I’ve yet to see a mocking framework I actually want to use. Maybe I’ve just not seen enough use cases for one yet, since right now the number of times I would have found one useful is exactly one. Maybe I’m just not a mockist.
The fundamental problem, for me, of how I’ve seen mocking frameworks used in the wild is that it commits one of the gravest sins of software development: it increases coupling. Our tests shouldn’t care how a function/class/method/etc does its job; it need only care that it does in a verifiable manner. After all, one of the reasons to have tests in the first place is to be able to confidently refactor, and we can’t do that if the tests break even though the code’s behaviour hasn’t changed. Let me give an example: last year I saw someone write a test like this (in Python for clarity, the original was in C++):
class Class(object): def inc(self): pass def dec(self): pass def mul(self, x): pass def stuff(self, x): self.inc() self.inc() self.mul(x) self.dec() def test_stuff(): obj = Class() mock = MagicMock() obj.inc = obj.dec = obj.mul = mock obj.stuff() assert mock.mock_calls() == [ call.inc(), call.inc(), call.mul(7), call.dec()]
The methods don’t do anything to keep things simple; in real life they were complicated functions. I consider the test above and anything like it to be a complete and utter waste of time and space. This isn’t just an example of increased coupling; it’s literally rewriting the production code in the test. What information hiding? What interface? I really consider asserting that certain calls were made to be an anti-pattern.
So what’s a developer to do? In the case above (and assuming inc, dec and mul do what we expect to self.value), I’d write this intead:
def test_stuff(): obj = Class(3) assert obj.value == 3 obj.stuff(4) assert obj.value == 19
I’m well aware that in real life things are rarely this clean-cut and legacy codebases sometimes have no way of testing for what it does, but that doesn’t excuse introducing coupling into the codebase. It’s hard to present a realistic example in a blog post, but I’ve written many a test for tangled legacy networking code without resorting to the type of testing in the first example. It’s not easy, but it’s definitely doable.
I’m not even interested in mocking code at all except if it’s slow or isn’t absolutely deterministic. The usual culprits are doing anything with the file system, networking or talking to databases. And that’s for unit testing only. So Class.stuff calls some complicated function; that’s its business and I as a unit tester have no right to go poking in its internals. All I care about is the public API and that the behaviour is right.
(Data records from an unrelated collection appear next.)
**config.mk**
```make
export PLATFORM = sky130hd
export DESIGN_NAME = inst_mem_ctrl_flat
export DESIGN_NICKNAME = d
export VERILOG_FILES = /design/src/rtl/inst_mem_ctrl_if.sv /design/src/rtl/inst_mem_ctrl.sv /design/src/flat_wrapper.sv
export SDC_FILE = /design/constraint.sdc
export NUM_CORES = 1
export LEC_CHECK = 0
export CAP_MARGIN = 15
export CORE_MARGIN = 2
export CORE_UTILIZATION = 35
export CTS_BUF_LIST = sky130_fd_sc_hd__clkbuf_16
export CTS_CLUSTER_SIZE = 25
export DETAILED_ROUTE_END_ITERATION = 7
export PLACE_DENSITY = 0.71
export SLEW_MARGIN = 20
export SYNTH_ARGS = -nofsm -noshare
export SYNTH_HDL_FRONTEND = slang
export SYNTH_SLANG_ARGS = --single-unit
```
**constraint.sdc**
```tcl
create_clock -name clk -period 1.75 [get_ports clk]
set_input_delay 0.175 -clock clk [delete_from_list [all_inputs] [get_ports clk]]
set_output_delay 0.175 -clock clk [all_outputs]
set_load 0.02 [all_outputs]
```
**src/rtl/inst_mem_ctrl_if.sv**
```systemverilog
// Interfaces for the instruction memory controller.
//
// mem_fetch_if : fetch <-> controller start/ready/valid handshake.
//   master = fetch stage, slave = controller.
//   mem_start/mem_addr       : request strobe and byte address from fetch.
//   mem_ready                : controller can accept a request this cycle.
//   mem_data/mem_data_valid  : response word and its one-cycle qualifier.
//   mem_fault                : response is a NOP due to misalignment, range or timeout.
//
// mem_bus_if : controller <-> instruction RAM / arbiter word-read bus.
//   master = controller, slave = memory.
//   bus_req/bus_addr         : read request, held until bus_ack.
//   bus_ack/bus_rdata        : completion strobe and read data.

interface mem_fetch_if;
    logic        mem_start;
    logic        mem_ready;
    logic [31:0] mem_addr;
    logic [31:0] mem_data;
    logic        mem_data_valid;
    logic        mem_fault;

    modport master (
        output mem_start,
        output mem_addr,
        input  mem_ready,
        input  mem_data,
        input  mem_data_valid,
        input  mem_fault
    );

    modport slave (
        input  mem_start,
        input  mem_addr,
        output mem_ready,
        output mem_data,
        output mem_data_valid,
        output mem_fault
    );
endinterface

interface mem_bus_if;
    logic        bus_req;
    logic [31:0] bus_addr;
    logic        bus_ack;
    logic [31:0] bus_rdata;

    modport master (
        output bus_req,
        output bus_addr,
        input  bus_ack,
        input  bus_rdata
    );

    modport slave (
        input  bus_req,
        input  bus_addr,
        output bus_ack,
        output bus_rdata
    );
endinterface

```
**src/rtl/inst_mem_ctrl.sv**
```systemverilog
// Instruction-side memory controller sitting between fetch and the
// instruction RAM / bus arbiter. Every accepted fetch request gets exactly
// one response: either the bus read data, or INST_NOP with mem_fault set
// when the address is misaligned, out of range, or the bus times out.
//
// Ports:
//   clk        : clock, rising edge
//   rst_n      : asynchronous active-low reset
//   fetch      : mem_fetch_if.slave, handshake with the fetch stage
//   bus        : mem_bus_if.master, variable-latency word-read bus
//   req_count  : accepted requests since reset, wraps at 2^32
//
// State | meaning
// ------+-------------------------------------------------------------
// IDLE  | no request outstanding, ready to accept
// BUS   | bus_req asserted, waiting for bus_ack or timeout
// RESP  | response presented for one cycle, may accept the next request

module inst_mem_ctrl #(
    parameter logic [31:0] MEM_SIZE = 32'h0001_0000,
    parameter int          TIMEOUT  = 64,
    parameter logic [31:0] INST_NOP = 32'h0000_0013
) (
    input  logic        clk,
    input  logic        rst_n,
    mem_fetch_if.slave  fetch,
    mem_bus_if.master   bus,
    output logic [31:0] req_count
);

    localparam int            CW = (TIMEOUT > 2) ? $clog2(TIMEOUT) : 1;
    localparam logic [CW-1:0] TC = CW'(TIMEOUT - 1);

    typedef enum logic [1:0] {
        S_IDLE = 2'd0,
        S_BUS  = 2'd1,
        S_RESP = 2'd2
    } state_t;

    state_t        state_q, state_nx;
    logic          bus_req_q, bus_req_nx;
    logic [31:0]   bus_addr_q, bus_addr_nx;
    logic [31:0]   mem_data_q, mem_data_nx;
    logic          mem_fault_q, mem_fault_nx;
    logic [CW-1:0] cnt_q, cnt_nx;
    logic [31:0]   req_count_q, req_count_nx;

    logic          ready;
    logic          accept;
    logic          addr_fault;

    // ready depends only on state so fetch can derive mem_start from it
    // without forming a combinational loop.
    assign ready = (state_q != S_BUS);

    always_ff @(posedge clk or negedge rst_n) begin
        if (!rst_n) begin
            state_q <= S_IDLE;
        end else begin
            state_q <= state_nx;
        end
    end

    always_ff @(posedge clk or negedge rst_n) begin
        if (!rst_n) begin
            bus_req_q   <= 1'b0;
            bus_addr_q  <= 32'h0;
            mem_data_q  <= INST_NOP;
            mem_fault_q <= 1'b0;
            cnt_q       <= '0;
            req_count_q <= 32'h0;
        end else begin
            bus_req_q   <= bus_req_nx;
            bus_addr_q  <= bus_addr_nx;
            mem_data_q  <= mem_data_nx;
            mem_fault_q <= mem_fault_nx;
            cnt_q       <= cnt_nx;
            req_count_q <= req_count_nx;
        end
    end

    always_comb begin
        state_nx     = state_q;
        bus_req_nx   = bus_req_q;
        bus_addr_nx  = bus_addr_q;
        mem_data_nx  = mem_data_q;
        mem_fault_nx = mem_fault_q;
        cnt_nx       = cnt_q;
        req_count_nx = req_count_q;

        accept     = fetch.mem_start && ready;
        addr_fault = (fetch.mem_addr[1:0] != 2'b00) || (fetch.mem_addr >= MEM_SIZE);

        case (state_q)
            // RESP shares the accept path with IDLE so fetch can issue
            // back-to-back in the response cycle.
            S_IDLE, S_RESP: begin
                state_nx = S_IDLE;
                if (accept) begin
                    req_count_nx = req_count_q + 32'd1;
                    if (addr_fault) begin
                        state_nx     = S_RESP;
                        mem_data_nx  = INST_NOP;
                        mem_fault_nx = 1'b1;
                    end else begin
                        state_nx    = S_BUS;
                        bus_req_nx  = 1'b1;
                        bus_addr_nx = fetch.mem_addr;
                        cnt_nx      = '0;
                    end
                end
            end

            S_BUS: begin
                // An ack in the terminal cycle still delivers data.
                if (bus.bus_ack) begin
                    state_nx     = S_RESP;
                    bus_req_nx   = 1'b0;
                    mem_data_nx  = bus.bus_rdata;
                    mem_fault_nx = 1'b0;
                end else if (cnt_q == TC) begin
                    state_nx     = S_RESP;
                    bus_req_nx   = 1'b0;
                    mem_data_nx  = INST_NOP;
                    mem_fault_nx = 1'b1;
                end else begin
                    cnt_nx = cnt_q + CW'(1);
                end
            end

            default: begin
                state_nx   = S_IDLE;
                bus_req_nx = 1'b0;
            end
        endcase
    end

    assign fetch.mem_ready      = ready;
    assign fetch.mem_data       = mem_data_q;
    assign fetch.mem_data_valid = (state_q == S_RESP);
    assign fetch.mem_fault      = mem_fault_q;
    assign bus.bus_req          = bus_req_q;
    assign bus.bus_addr         = bus_addr_q;
    assign req_count            = req_count_q;

endmodule

```
**src/flat_wrapper.sv**
```systemverilog
// flat-port wrapper written by rule: the top's interface ports become plain ports
module inst_mem_ctrl_flat 
#(
    parameter logic [31:0] MEM_SIZE = 32'h0001_0000,
    parameter int          TIMEOUT  = 64,
    parameter logic [31:0] INST_NOP = 32'h0000_0013
)
  (clk, rst_n, req_count, fetch_mem_start, fetch_mem_addr, fetch_mem_ready, fetch_mem_data, fetch_mem_data_valid, fetch_mem_fault, bus_bus_req, bus_bus_addr, bus_bus_ack, bus_bus_rdata);
  mem_fetch_if fetch_i ();
  mem_bus_if bus_i ();
  input  logic clk;
  input  logic rst_n;
  output logic [31:0] req_count;
  input wire logic [$bits(fetch_i.mem_start)-1:0] fetch_mem_start;
  input wire logic [$bits(fetch_i.mem_addr)-1:0] fetch_mem_addr;
  output wire logic [$bits(fetch_i.mem_ready)-1:0] fetch_mem_ready;
  output wire logic [$bits(fetch_i.mem_data)-1:0] fetch_mem_data;
  output wire logic [$bits(fetch_i.mem_data_valid)-1:0] fetch_mem_data_valid;
  output wire logic [$bits(fetch_i.mem_fault)-1:0] fetch_mem_fault;
  output wire logic [$bits(bus_i.bus_req)-1:0] bus_bus_req;
  output wire logic [$bits(bus_i.bus_addr)-1:0] bus_bus_addr;
  input wire logic [$bits(bus_i.bus_ack)-1:0] bus_bus_ack;
  input wire logic [$bits(bus_i.bus_rdata)-1:0] bus_bus_rdata;
  assign fetch_i.mem_start = fetch_mem_start;
  assign fetch_i.mem_addr = fetch_mem_addr;
  assign fetch_mem_ready = fetch_i.mem_ready;
  assign fetch_mem_data = fetch_i.mem_data;
  assign fetch_mem_data_valid = fetch_i.mem_data_valid;
  assign fetch_mem_fault = fetch_i.mem_fault;
  assign bus_bus_req = bus_i.bus_req;
  assign bus_bus_addr = bus_i.bus_addr;
  assign bus_i.bus_ack = bus_bus_ack;
  assign bus_i.bus_rdata = bus_bus_rdata;
  inst_mem_ctrl #(.MEM_SIZE(MEM_SIZE), .TIMEOUT(TIMEOUT), .INST_NOP(INST_NOP)) u_core (.clk(clk), .rst_n(rst_n), .fetch(fetch_i), .bus(bus_i), .req_count(req_count));
endmodule
```
==> impl_results.md <==
* Outcome: completed
* Post-synthesis average cell area at ~13 um2
* Vias in the first global route at ~3400
* Arrival time at the worst endpoint at 1.87 ns
* # setup viols final at 0
* Die Area at around 13000 um2
* Max Fclk at around 600 MHz
* IO Port Bufs at 167
* Register Area at 2659 um2
* Reg2reg setup slack at roughly 0.091 ns
* Num CTS Buffers at 9
* Starting density of the core at 35.61%
* Leak pwr at between 2 and 3 nW
* Dpl hpwl at between 7000 and 8000 um
* Max-capacitance violation count at 0
* Ant diodes at 0
* Pin count of the biggest net entering global routing at 52
* Pwr/cell area at 816.6 nW/um2
* Clk_lat worst skew at about 0.33 ns
* Post-Layout Cell Count at 672
* RSZ-0062 raised after global routing: no
* Nets at 590
* Seq/Total Area, Yosys at between 60% and 70%
* Routed WL at 10150 um
* Mapped Cells at 332
* Clk sink count at between 100 and 150
* Ports at between 150 and 200
* Die Y-Extent at between 100 and 150 um
* WHS at roughly 0.31 ns
* Worst Hold Class: in -> async
* Setup crit end kind: register
* Drt initial violations at about 190
* Library cells used by synthesis at between 40 and 50
* Routed Antenna Nets at 0
* Htree depth at 3
* Syn Nets at between 400 and 500
* DRT Pass-1 Iters at 4
* Initial antenna violation count at 0
* Final GP Congestion at between 0.7 and 0.8
* First-pass GRT wire length at between 15000 and 20000 um
* Final min period at 1.659 ns
* Via count at 3210
* Max VDD drop at approximately 600 uV
* Crit Path Category: in -> reg
* Clock buffer depth at 2
* CTS root buffer: clkbuf_16
* Cells after DPL at ~660
* Max-slew violation count at 0
* CTS tree: yes
* Critical Path Start: fetch_mem_addr[20]
* Post-CTS Setup Bufs at 0
* Worst clock skew at 0.006419 ns
* Fill cells at 993
* Post-synthesis register bit count at 106
* R2r endpoint: u_core.cnt_q[3]
* Worst Reg-to-Reg Cells at 6
* Placeable Area at 11910 um2
* Num rows at 40
* Die width at approximately 110 um
* Routed WL per cell at 15.11 um
* DRC Markers at 0
* Synth warn at 0
* Gr usage total at about 16%
* Worst-path clk slew at 0.07 ns
* Slew margin rel. at about 74%
* Crit path max fanout at 18
* Area of the multi-input gates at approximately 1500 um2
* Critical path startpoint category: primary input
* Via-per-instance ratio at ~4.8
* FF-to-FF Start: u_core.cnt_q[0]
* Overflow after GRT at 0
* Fin. Hold Viols at 0
* CP required at about 2 ns
* Area grow syn2layout at 54.81%
* Tcrit/Tclk final at a little over nine tenths
* Post-Syn Area at 4242 um2
* Measured slew at the worst slew-check pin at approximately 0.38 ns
* Layout cells sized above 1 at between 10% and 20%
The question should always be: what’s the contract? If you’re asking questions about how... you’re doing it wrong. A good tester is like a mobster’s wife: you don’t want to know.
Now back to that one example of when I wanted to use a mock: In DConf 2013 there was a mocking presentation that expected the logger to be called with an error message if a method was called a certain way. That appealed to me because months before I’d fixed a bug that was “no error message logged when …”. I fixed it but without an accompanying test, which left a bad taste in my mouth. I just didn’t know how to write the test I needed. A mocking framework would have let me do it easily.